National advisory panels (NAPs) have been established for the care of children and young people (CYP) with cancer in the United Kingdom since 2011, with an increase in panel number in recent years. Their practice has not previously been reviewed; therefore, we sought to evaluate the role, practice and impact of six selected NAPs offering expertise in ependymoma, histiocytosis, leukaemia, neuroblastoma, renal tumours and sarcoma.This service evaluation used mixed methodology, including review of NAP documentation, semi-structured interviews with the NAP chairs and an analysis of the cases referred for discussion.Total 1110 referrals were analysed. Results demonstrated the significant scope and amount of work undertaken by the NAPs, largely testament to the commitment of the panel members. Specific roles fulfilled have been highlighted, and NAP recommendations have been shown to influence clinical decision-making and be implemented in the majority of cases.

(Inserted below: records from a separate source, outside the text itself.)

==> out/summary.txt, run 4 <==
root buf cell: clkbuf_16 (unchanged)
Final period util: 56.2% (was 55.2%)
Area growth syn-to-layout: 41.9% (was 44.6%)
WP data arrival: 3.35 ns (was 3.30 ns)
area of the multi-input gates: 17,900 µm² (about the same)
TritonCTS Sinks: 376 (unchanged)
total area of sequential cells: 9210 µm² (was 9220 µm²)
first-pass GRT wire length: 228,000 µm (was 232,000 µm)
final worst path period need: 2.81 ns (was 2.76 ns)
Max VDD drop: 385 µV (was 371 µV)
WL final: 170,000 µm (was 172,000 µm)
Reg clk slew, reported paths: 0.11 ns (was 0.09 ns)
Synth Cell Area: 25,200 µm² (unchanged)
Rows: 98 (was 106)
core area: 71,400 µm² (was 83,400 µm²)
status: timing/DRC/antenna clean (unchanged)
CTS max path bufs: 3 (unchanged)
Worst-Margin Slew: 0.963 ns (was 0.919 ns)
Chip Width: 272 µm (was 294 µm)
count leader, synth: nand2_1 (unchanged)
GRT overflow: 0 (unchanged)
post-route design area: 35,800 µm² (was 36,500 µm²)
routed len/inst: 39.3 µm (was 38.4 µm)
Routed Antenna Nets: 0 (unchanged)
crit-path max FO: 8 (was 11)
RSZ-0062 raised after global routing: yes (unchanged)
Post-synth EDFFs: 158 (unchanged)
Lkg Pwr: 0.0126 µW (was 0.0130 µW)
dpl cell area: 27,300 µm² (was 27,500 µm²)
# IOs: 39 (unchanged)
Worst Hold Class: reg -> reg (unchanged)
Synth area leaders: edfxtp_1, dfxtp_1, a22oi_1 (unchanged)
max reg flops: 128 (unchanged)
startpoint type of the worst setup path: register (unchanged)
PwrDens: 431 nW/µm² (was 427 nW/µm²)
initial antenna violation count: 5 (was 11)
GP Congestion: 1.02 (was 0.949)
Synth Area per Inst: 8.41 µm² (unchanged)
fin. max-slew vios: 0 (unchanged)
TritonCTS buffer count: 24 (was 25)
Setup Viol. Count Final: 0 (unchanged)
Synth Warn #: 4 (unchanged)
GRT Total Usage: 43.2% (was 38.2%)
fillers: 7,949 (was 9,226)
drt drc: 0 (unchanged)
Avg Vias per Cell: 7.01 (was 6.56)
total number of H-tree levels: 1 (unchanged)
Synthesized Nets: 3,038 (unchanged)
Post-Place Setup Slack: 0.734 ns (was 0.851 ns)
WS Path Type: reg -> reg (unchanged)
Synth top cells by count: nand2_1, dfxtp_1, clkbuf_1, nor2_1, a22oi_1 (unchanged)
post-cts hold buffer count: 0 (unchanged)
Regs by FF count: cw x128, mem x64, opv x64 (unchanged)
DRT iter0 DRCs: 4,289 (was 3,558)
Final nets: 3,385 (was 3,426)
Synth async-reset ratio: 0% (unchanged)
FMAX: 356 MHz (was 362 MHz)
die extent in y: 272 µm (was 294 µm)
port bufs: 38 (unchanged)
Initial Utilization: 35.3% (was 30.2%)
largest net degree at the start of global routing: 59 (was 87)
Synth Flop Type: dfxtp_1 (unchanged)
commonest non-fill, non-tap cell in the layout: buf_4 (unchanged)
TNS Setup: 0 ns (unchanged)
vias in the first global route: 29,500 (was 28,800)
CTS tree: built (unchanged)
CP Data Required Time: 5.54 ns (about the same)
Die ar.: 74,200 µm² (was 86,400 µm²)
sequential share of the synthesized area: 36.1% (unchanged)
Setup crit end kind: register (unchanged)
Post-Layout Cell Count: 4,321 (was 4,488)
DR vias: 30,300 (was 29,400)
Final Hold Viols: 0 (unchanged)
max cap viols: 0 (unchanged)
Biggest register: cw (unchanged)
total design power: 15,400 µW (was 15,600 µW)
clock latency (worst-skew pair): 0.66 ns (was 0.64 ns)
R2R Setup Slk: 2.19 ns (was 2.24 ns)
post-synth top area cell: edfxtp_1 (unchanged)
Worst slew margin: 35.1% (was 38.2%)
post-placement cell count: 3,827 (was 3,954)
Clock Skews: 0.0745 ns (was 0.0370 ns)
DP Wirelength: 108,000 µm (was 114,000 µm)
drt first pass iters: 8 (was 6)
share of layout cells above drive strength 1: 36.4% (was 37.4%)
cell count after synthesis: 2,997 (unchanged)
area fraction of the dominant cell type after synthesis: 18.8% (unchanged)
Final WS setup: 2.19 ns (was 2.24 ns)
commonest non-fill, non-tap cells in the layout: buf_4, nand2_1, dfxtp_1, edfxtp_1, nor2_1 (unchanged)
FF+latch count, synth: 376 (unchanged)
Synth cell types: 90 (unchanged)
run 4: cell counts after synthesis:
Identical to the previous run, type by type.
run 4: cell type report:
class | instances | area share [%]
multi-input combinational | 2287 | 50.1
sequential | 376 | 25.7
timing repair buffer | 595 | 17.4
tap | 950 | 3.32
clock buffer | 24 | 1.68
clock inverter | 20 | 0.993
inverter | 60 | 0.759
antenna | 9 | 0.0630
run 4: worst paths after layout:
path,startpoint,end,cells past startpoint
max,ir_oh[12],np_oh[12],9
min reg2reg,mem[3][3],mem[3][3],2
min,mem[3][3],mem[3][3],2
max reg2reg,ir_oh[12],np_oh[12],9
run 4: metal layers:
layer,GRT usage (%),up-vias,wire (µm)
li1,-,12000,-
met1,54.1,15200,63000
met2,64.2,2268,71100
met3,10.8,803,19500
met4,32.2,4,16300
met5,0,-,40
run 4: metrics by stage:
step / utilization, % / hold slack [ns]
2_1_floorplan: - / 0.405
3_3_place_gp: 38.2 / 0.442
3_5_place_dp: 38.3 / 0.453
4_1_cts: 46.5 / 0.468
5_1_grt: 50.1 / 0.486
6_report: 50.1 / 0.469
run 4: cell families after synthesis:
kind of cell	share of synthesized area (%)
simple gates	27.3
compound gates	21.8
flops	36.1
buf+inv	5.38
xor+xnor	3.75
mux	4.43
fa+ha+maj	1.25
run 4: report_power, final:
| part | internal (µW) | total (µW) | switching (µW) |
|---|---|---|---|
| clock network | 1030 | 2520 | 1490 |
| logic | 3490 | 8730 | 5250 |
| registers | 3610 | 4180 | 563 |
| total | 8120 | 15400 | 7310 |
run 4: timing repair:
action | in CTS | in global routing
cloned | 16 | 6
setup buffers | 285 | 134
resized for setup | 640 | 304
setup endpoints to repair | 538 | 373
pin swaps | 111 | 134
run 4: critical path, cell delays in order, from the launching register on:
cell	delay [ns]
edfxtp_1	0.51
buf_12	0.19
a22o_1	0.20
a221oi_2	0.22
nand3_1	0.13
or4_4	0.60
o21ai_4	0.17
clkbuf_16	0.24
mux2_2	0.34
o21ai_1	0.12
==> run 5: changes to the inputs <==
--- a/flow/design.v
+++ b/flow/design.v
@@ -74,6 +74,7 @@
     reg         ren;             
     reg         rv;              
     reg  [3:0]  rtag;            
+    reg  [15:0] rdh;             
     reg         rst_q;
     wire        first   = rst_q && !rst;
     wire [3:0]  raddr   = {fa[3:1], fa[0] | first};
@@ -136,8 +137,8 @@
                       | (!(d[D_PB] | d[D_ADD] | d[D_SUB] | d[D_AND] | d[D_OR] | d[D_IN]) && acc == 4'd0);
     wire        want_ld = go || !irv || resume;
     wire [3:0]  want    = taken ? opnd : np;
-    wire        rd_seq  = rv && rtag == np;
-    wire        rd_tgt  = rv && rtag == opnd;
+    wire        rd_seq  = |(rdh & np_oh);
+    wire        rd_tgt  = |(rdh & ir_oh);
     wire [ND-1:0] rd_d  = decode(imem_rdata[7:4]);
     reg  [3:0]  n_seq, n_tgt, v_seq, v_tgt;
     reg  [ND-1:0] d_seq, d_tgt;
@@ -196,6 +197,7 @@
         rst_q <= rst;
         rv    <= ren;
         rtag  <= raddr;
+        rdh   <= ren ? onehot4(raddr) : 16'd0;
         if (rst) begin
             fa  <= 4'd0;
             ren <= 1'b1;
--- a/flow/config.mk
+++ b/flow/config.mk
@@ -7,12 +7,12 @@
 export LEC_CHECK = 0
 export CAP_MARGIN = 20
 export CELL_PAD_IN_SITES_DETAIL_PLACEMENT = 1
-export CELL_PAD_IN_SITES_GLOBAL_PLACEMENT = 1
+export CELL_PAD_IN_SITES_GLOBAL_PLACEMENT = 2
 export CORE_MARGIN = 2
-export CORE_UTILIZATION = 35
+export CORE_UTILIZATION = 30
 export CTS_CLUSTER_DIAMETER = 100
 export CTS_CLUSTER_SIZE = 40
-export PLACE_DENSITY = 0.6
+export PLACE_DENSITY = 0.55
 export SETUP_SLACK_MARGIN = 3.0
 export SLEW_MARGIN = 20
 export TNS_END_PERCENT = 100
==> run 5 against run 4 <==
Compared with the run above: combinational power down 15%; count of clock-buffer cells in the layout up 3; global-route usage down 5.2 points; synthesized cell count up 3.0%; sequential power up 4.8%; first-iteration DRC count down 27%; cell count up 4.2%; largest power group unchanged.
This is an optimization exercise on Yosys and OpenROAD, whose aim is small area, a short achievable clock period and few clock cycles, not a production implementation. Only simulation tests tie the RTL to the original design; equivalence was not proved. Power and IR drop assume default switching activity.

==> design.v <==
module smx_frame_decoder (
    input  wire        clk,
    input  wire        rst,
    input  wire        in_valid,
    input  wire        in_eos,
    input  wire [63:0] in_data,
    output wire        in_ready,
    output reg         hit0_valid,
    output reg  [7:0]  hit0_addr,
    output reg  [6:0]  hit0_channel,
    output reg  [4:0]  hit0_adc,
    output reg  [15:0] hit0_full_ts,
    output reg         hit0_event_missing,
    output reg         hit1_valid,
    output reg  [7:0]  hit1_addr,
    output reg  [6:0]  hit1_channel,
    output reg  [4:0]  hit1_adc,
    output reg  [15:0] hit1_full_ts,
    output reg         hit1_event_missing,
    output reg         res_valid,
    output reg  [3:0]  res_code,
    output reg  [31:0] res_event_no,
    output reg  [63:0] res_system_ts,
    output reg         res_data_dropped,
    output reg         res_warn
);
    localparam [31:0] START_MARKER = 32'h579ACCE7;
    localparam [31:0] STOP_MARKER  = 32'hED9ACCE7;
    localparam [2:0] P_SEEK     = 3'd0;
    localparam [2:0] P_HDR_TS   = 3'd1;
    localparam [2:0] P_HDR_DROP = 3'd2;
    localparam [2:0] P_HDR_ZERO = 3'd3;
    localparam [2:0] P_BODY     = 3'd4;
    localparam [2:0] P_TRL_TS   = 3'd5;
    localparam [2:0] P_TRL_Z1   = 3'd6;
    localparam [2:0] P_TRL_Z2   = 3'd7;
    localparam [3:0] R_OK        = 4'd0;
    localparam [3:0] R_EOS       = 4'd1;
    localparam [3:0] R_HDR_ZERO  = 4'd2;
    localparam [3:0] R_TRL_ZERO1 = 4'd3;
    localparam [3:0] R_TRL_ZERO2 = 4'd4;
    localparam [3:0] R_TSMSB     = 4'd5;
    reg  [2:0]  phase;
    reg  [31:0] event_no;
    reg  [63:0] last_system_ts;
    reg         data_dropped;
    reg         warn;
    reg  [5:0]  ts_hi [0:255];
    assign in_ready = 1'b1;
    wire take = in_valid & in_ready;
    wire word = take & ~in_eos;
    wire eos  = take &  in_eos;
    wire start_match = (in_data[31:0] & START_MARKER) == START_MARKER;
    wire stop_match  = ((in_data[31:0] & STOP_MARKER) == STOP_MARKER) &&
                       (in_data[63:32] == event_no);
    wire body_word   = word && phase == P_BODY && !stop_match;
    wire [7:0]  ua0 = in_data[31:24];
    wire [23:0] x0  = in_data[23:0];
    wire [7:0]  ua1 = in_data[63:56];
    wire [23:0] x1  = in_data[55:32];
    wire is_hit0   = ~x0[23] & (x0[22:9] != 14'd0);
    wire is_tsmsb0 = x0[23] & x0[22];
    wire is_hit1   = ~x1[23] & (x1[22:9] != 14'd0);
    wire is_tsmsb1 = x1[23] & x1[22];
    wire tsmsb_ok0 = x0[22] && x0[9:4] == x0[15:10] && x0[15:10] == x0[21:16] &&
                     x0[9:4] == x0[21:16];
    wire tsmsb_ok1 = x1[22] && x1[9:4] == x1[15:10] && x1[15:10] == x1[21:16] &&
                     x1[9:4] == x1[21:16];
    wire tsmsb_err0 = is_tsmsb0 & ~tsmsb_ok0;
    wire tsmsb_err1 = is_tsmsb1 & ~tsmsb_ok1;
    wire wr0 = body_word & is_tsmsb0 & tsmsb_ok0;
    wire wr1 = body_word & ~tsmsb_err0 & is_tsmsb1 & tsmsb_ok1;
    wire body_err = body_word & (tsmsb_err0 | tsmsb_err1);
    wire [5:0] ev0 = ts_hi[ua0];
    wire [5:0] ev1 = (wr0 && ua0 == ua1) ? x0[9:4] : ts_hi[ua1];
    wire mismatch0 = (ev0 != 6'd0) && (ev0[1:0] != x0[10:9]);
    wire mismatch1 = (ev1 != 6'd0) && (ev1[1:0] != x1[10:9]);
    wire emit0 = body_word & is_hit0 & ~mismatch0;
    wire emit1 = body_word & ~tsmsb_err0 & is_hit1 & ~mismatch1;
    wire [15:0] full_ts0 = {2'b00, ev0, 8'h00} | {6'b000000, x0[10:1]};
    wire [15:0] full_ts1 = {2'b00, ev1, 8'h00} | {6'b000000, x1[10:1]};
    wire clear_ts = word && phase == P_SEEK && start_match;
    integer i;
    always @(posedge clk) begin
        if (clear_ts) begin
            for (i = 0; i < 256; i = i + 1)
                ts_hi[i] <= 6'd0;
        end else begin
            if (wr0 && !(wr1 && ua1 == ua0))
                ts_hi[ua0] <= x0[9:4];
            if (wr1)
                ts_hi[ua1] <= x1[9:4];
        end
    end
    always @(posedge clk) begin
        if (rst) begin
            hit0_valid <= 1'b0;
            hit1_valid <= 1'b0;
        end else begin
            hit0_valid <= emit0;
            hit1_valid <= emit1;
        end
        hit0_addr          <= ua0;
        hit0_channel       <= x0[22:16];
        hit0_adc           <= x0[15:11];
        hit0_full_ts       <= full_ts0;
        hit0_event_missing <= x0[0];
        hit1_addr          <= ua1;
        hit1_channel       <= x1[22:16];
        hit1_adc           <= x1[15:11];
        hit1_full_ts       <= full_ts1;
        hit1_event_missing <= x1[0];
    end
    always @(posedge clk) begin
        if (rst) begin
            phase            <= P_SEEK;
            event_no         <= 32'd0;
            last_system_ts   <= 64'd0;
            data_dropped     <= 1'b0;
            warn             <= 1'b0;
            res_valid        <= 1'b0;
            res_code         <= 4'd0;
            res_event_no     <= 32'd0;
            res_system_ts    <= 64'd0;
            res_data_dropped <= 1'b0;
            res_warn         <= 1'b0;
        end else begin
            res_valid <= 1'b0;
            if (eos) begin
                res_valid        <= 1'b1;
                res_code         <= (phase == P_SEEK) ? R_EOS : {1'b1, phase};
                res_event_no     <= event_no;
                res_system_ts    <= last_system_ts;
                res_data_dropped <= data_dropped;
                res_warn         <= (phase == P_SEEK) ? 1'b0 : warn;
                phase            <= P_SEEK;
            end else if (word) begin
                case (phase)
                    P_SEEK: begin
                        if (start_match) begin
                            event_no <= in_data[63:32];
                            warn     <= 1'b0;
                            phase    <= P_HDR_TS;
                        end
                    end
                    P_HDR_TS: begin
                        warn  <= (last_system_ts != 64'd0) && (in_data != last_system_ts);
                        phase <= P_HDR_DROP;
                    end
                    P_HDR_DROP: begin
                        data_dropped <= in_data[0];
                        phase        <= P_HDR_ZERO;
                    end
                    P_HDR_ZERO: begin
                        if (in_data != 64'd0) begin
                            res_valid    <= 1'b1;
                            res_code     <= R_HDR_ZERO;
                            res_event_no <= event_no;
                            res_warn     <= warn;
                            phase        <= P_SEEK;
                        end else begin
                            phase <= P_BODY;
                        end
                    end
                    P_BODY: begin
                        if (stop_match) begin
                            phase <= P_TRL_TS;
                        end else if (body_err) begin
                            res_valid    <= 1'b1;
                            res_code     <= R_TSMSB;
                            res_event_no <= event_no;
                            res_warn     <= warn;
                            phase        <= P_SEEK;
                        end
                    end
                    P_TRL_TS: begin
                        last_system_ts <= in_data;
                        phase          <= P_TRL_Z1;
                    end
                    P_TRL_Z1: begin
                        if (in_data != 64'd0) begin
                            res_valid    <= 1'b1;
                            res_code     <= R_TRL_ZERO1;
                            res_event_no <= event_no;
                            res_warn     <= warn;
                            phase        <= P_SEEK;
                        end else begin
                            phase <= P_TRL_Z2;
                        end
                    end
                    default: begin  
                        res_valid        <= 1'b1;
                        res_code         <= (in_data != 64'd0) ? R_TRL_ZERO2 : R_OK;
                        res_event_no     <= event_no;
                        res_system_ts    <= last_system_ts;
                        res_data_dropped <= data_dropped;
                        res_warn         <= warn;
                        phase            <= P_SEEK;
                    end
                endcase
            end
        end
    end
endmodule
From an optimization exercise on the open Yosys and OpenROAD flow, aimed at small area, a short achievable clock period and few clock cycles; shortcuts taken in it are not production practice.
Only simulation tests tie the RTL to the original design; equivalence was not proved.
Power and IR drop assume default switching activity.

Design mcp23x17_seq, start of the top module:
module mcp23x17_seq (
    input  wire        clk,
    input  wire        rst,             
    input  wire [7:0]   cfg_mode,       
    input  wire [11:0]  cfg_opcode,     
    input  wire [3:0]   cfg_bank,       
    input  wire [287:0] cfg_porta,      
    input  wire [255:0] cfg_portb,      
    input  wire [3:0]   cmd_valid,
    input  wire [63:0]  cmd_word,
    output wire [3:0]   cmd_ready,
    output wire [31:0]  ctx_status,     
    output wire [31:0]  rsp_data,       
    output wire [15:0]  fault_status,
    output wire [7:0]   fault_ctx,
    output wire [7:0]   fault_dev,
    output wire         escalate,
    output reg  [3:0]   cs,
    input  wire         spi_busy,
    output wire         spi_req,
    output wire [23:0]  spi_tx,
    input  wire         spi_ack,
    input  wire [23:0]  spi_rx,
    input  wire [1:0]   spi_st,
    output wire         i2c_req,
    output wire         i2c_rnw,
    output wire [1:0]   i2c_len,
    output wire [7:0]   i2c_sla,
    output wire [23:0]  i2c_wdata,
    input  wire         i2c_ack,
    input  wire [1:0]   i2c_st,
    input  wire [7:0]   i2c_rdata
);
    localparam [1:0] CMD_INIT  = 2'd0,
                     CMD_READ  = 2'd1,
                     CMD_WRITE = 2'd2;
    localparam [1:0] MODE_SPI = 2'd1,
                     MODE_I2C = 2'd2;
    localparam [4:0] INIT_LAST = 5'd23;
    function is_illegal(input [15:0] w);
        reg lo, hi, gt;
        begin
            lo = |w[7:0];                          
            hi = |w[12:8];                         
            gt = w[11] & (w[10] | (w[9] & w[8]));  
            is_illegal = w[13] | (w[15] & w[14]) | gt |
                         (~w[15] & lo) | (~w[15] & ~w[14] & hi);
        end
    endfunction
    function [3:0] eight_reg(input [2:0] k);
        case (k)
            3'd0: eight_reg = 4'd0;    
            3'd1: eight_reg = 4'd1;    
            3'd2: eight_reg = 4'd2;    
            3'd3: eight_reg = 4'd3;    
            3'd4: eight_reg = 4'd4;    
            3'd5: eight_reg = 4'd6;    
            3'd6: eight_reg = 4'd9;    
            default: eight_reg = 4'd10;  
  ...
Size in the first run: roughly 160 flip-flops, roughly 13000 µm² of cells after synthesis.
Settings: LEC_CHECK=0, CAP_MARGIN=20, CORE_AREA=5 5 195 195, CTS_BUF_LIST=sky130_fd_sc_hd__clkbuf_8, DIE_AREA=0 0 200 200, SLEW_MARGIN=20; clock period 10.0 ns.
standard.sh (not shown) runs the stock make flow with config.mk's settings and CLKGATE_MAP_FILE= SYNTH_SCRIPT=/design/flow/synth_recipe.tcl, a recipe that flattens the netlist after the stock synthesis.
==> flow/flow/run.sh <==
#!/bin/bash
set -euo pipefail
bash standard.sh "BUFFER_PORTS_ARGS=-buffer_cell sky130_fd_sc_hd__buf_1" \
  "PLACE_PINS_ARGS=-min_distance 1 -min_distance_in_tracks" \
  SETUP_SLACK_MARGIN=6.0 finish > standard.log 2>&1
Testbench counts at the start, summed over its fixed seeds: cycles 8,296.
Background: an optimization exercise with open tools, aiming at a short achievable clock period and few clock cycles per item. Do not read the settings as production practice. In this exercise RTL edits were held to simulation tests only and were not proved equivalent to the original. Power figures rest on the tool's default switching activity, not on a simulated workload.

==> flow/design.v <==
module nezoba_maptab (
    input  wire [3:0] cfg,
    input  wire [3:0] btn,
    input  wire [1:0] slot,    
    output reg  [6:0] word
);
    always @(*) begin
        word = 7'h2B;
        case ({cfg, btn, slot})
            {4'd0, 4'd0,  2'd1}: word = 7'h11;    
            {4'd0, 4'd1,  2'd1}: word = 7'h15;    
            {4'd0, 4'd2,  2'd1}: word = 7'h17;    
            {4'd0, 4'd3,  2'd1}: word = 7'h13;    
            {4'd0, 4'd4,  2'd1}: word = 7'h00;    
            {4'd0, 4'd5,  2'd1}: word = 7'h01;
            {4'd0, 4'd6,  2'd1}: word = 7'h02;
            {4'd0, 4'd7,  2'd1}: word = 7'h03;
            {4'd0, 4'd8,  2'd1}: word = 7'h04;
            {4'd0, 4'd9,  2'd1}: word = 7'h05;
            {4'd0, 4'd10, 2'd1}: word = 7'h06;
            {4'd0, 4'd11, 2'd1}: word = 7'h07;
            {4'd0, 4'd12, 2'd1}: word = 7'h08;
            {4'd0, 4'd13, 2'd1}: word = 7'h09;
            {4'd0, 4'd14, 2'd1}: word = 7'h0A;    
            {4'd1, 4'd8,  2'd1}: word = 7'h40;    
            {4'd1, 4'd9,  2'd1}: word = 7'h01;    
            {4'd1, 4'd9,  2'd2}: word = 7'h02;    
            {4'd1, 4'd9,  2'd3}: word = 7'h43;    
            {4'd2, 4'd0,  2'd1}: word = 7'h13;    
            {4'd2, 4'd1,  2'd1}: word = 7'h13;    
            {4'd2, 4'd2,  2'd1}: word = 7'h13;    
            {4'd2, 4'd3,  2'd1}: word = 7'h17;    
            {4'd2, 4'd4,  2'd1}: word = 7'h12;    
            {4'd2, 4'd5,  2'd1}: word = 7'h16;    
            {4'd2, 4'd6,  2'd1}: word = 7'h11;    
            {4'd2, 4'd6,  2'd2}: word = 7'h11;
            {4'd2, 4'd6,  2'd3}: word = 7'h11;
            {4'd2, 4'd7,  2'd1}: word = 7'h10;    
            {4'd2, 4'd8,  2'd1}: word = 7'h1A;    
            {4'd2, 4'd9,  2'd1}: word = 7'h27;    
            {4'd2, 4'd9,  2'd2}: word = 7'h05;    
            {4'd2, 4'd10, 2'd1}: word = 7'h17;    
            {4'd15, 4'd0, 2'd1}: word = 7'h51;    
            {4'd15, 4'd1, 2'd1}: word = 7'h01;    
            {4'd15, 4'd1, 2'd2}: word = 7'h2C;    
            {4'd15, 4'd1, 2'd3}: word = 7'h02;    
            default: word = 7'h2B;
        endcase
    end
endmodule
module nezoba_debounce #(
    parameter [31:0] DEBOUNCE_TICKS = 32'd5000
) (
    input  wire        clk,
    input  wire        rst,
    input  wire        first,     
    input  wire        nv,        
    input  wire [31:0] now,
    input  wire [31:0] t_now,     
    input  wire        sample,    
    input  wire [7:0]  raw,
    output reg  [7:0]  acc,
    output reg  [7:0]  prev,
    output wire        res_eff,
    output wire        upd        
);
    reg        res;
    reg        same;
    reg        ans;       
    reg        tsu;       
    reg [31:0] ts;
    reg [31:0] tsv;
    reg        tsw;
    wire in_win;
    nezoba_window u_win (
        .clk(clk), .t(now), .lo(ts), .hi(tsv), .wrap(tsw), .in_win(in_win)
    );
    wire el  = !in_win;                  
    wire eq  = (raw == prev);
    assign res_eff = res || (nv && (!el || ans));
    assign upd     = !res && nv && el && ans && same;
    always @(posedge clk) begin
        if (tsu && !same) begin
            ts         <= t_now;
            {tsw, tsv} <= {1'b0, t_now} + {1'b0, DEBOUNCE_TICKS} + 33'd1;
        end
        if (sample)
            same <= eq;
    end
    always @(posedge clk) begin
        if (rst) begin
            acc  <= 8'hFF;
            prev <= 8'hFF;
            res  <= 1'b0;
            ans  <= 1'b0;
            tsu  <= 1'b0;
        end else begin
            tsu <= sample;
            if (first) begin
                res <= (prev == acc);
                ans <= 1'b0;
            end else if (res_eff) begin
                res <= 1'b1;
                if (upd)
                    acc <= prev;
            end
            if (sample) begin
                prev <= raw;
                ans  <= 1'b1;
            end
        end
    end
endmodule
module nezoba_window (
    input  wire        clk,
    input  wire [31:0] t,
    input  wire [31:0] lo,
    input  wire [31:0] hi,
    input  wire        wrap,
    output wire        in_win
);
    reg [7:0] gt_lo, eq_lo, lt_hi, eq_hi;
    reg       wrap_r;
    integer i;
    always @(posedge clk) begin
        for (i = 0; i < 8; i = i + 1) begin
            gt_lo[i] <= (t[4*i +: 4] >  lo[4*i +: 4]);
            eq_lo[i] <= (t[4*i +: 4] == lo[4*i +: 4]);
            lt_hi[i] <= (t[4*i +: 4] <  hi[4*i +: 4]);
            eq_hi[i] <= (t[4*i +: 4] == hi[4*i +: 4]);
        end
        wrap_r <= wrap;
    end
    reg ge, lt;
    always @(*) begin
        ge = 1'b1;
        lt = 1'b0;
        for (i = 0; i < 8; i = i + 1) begin
            ge = gt_lo[i] | (eq_lo[i] & ge);
            lt = lt_hi[i] | (eq_hi[i] & lt);
        end
    end
    assign in_win = wrap_r ? (ge | lt) : (ge & lt);
endmodule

Despite widespread good practice, areas to address have been identified; these include clarity regarding NAP membership, consistency in recommendations, the consideration of holistic information to promote personalised management and the exploration of wider multidisciplinary team roles.In the context of increasing demand and the escalating number of NAPs, it is timely to consider how service improvement can be facilitated. Best practice guidelines have been formulated as a product of this study, to promote a sustainable and effective model for NAPs. Review and benchmarking national panel performance against these guidelines will drive high standards of care going forward and they should be embedded as standard practice.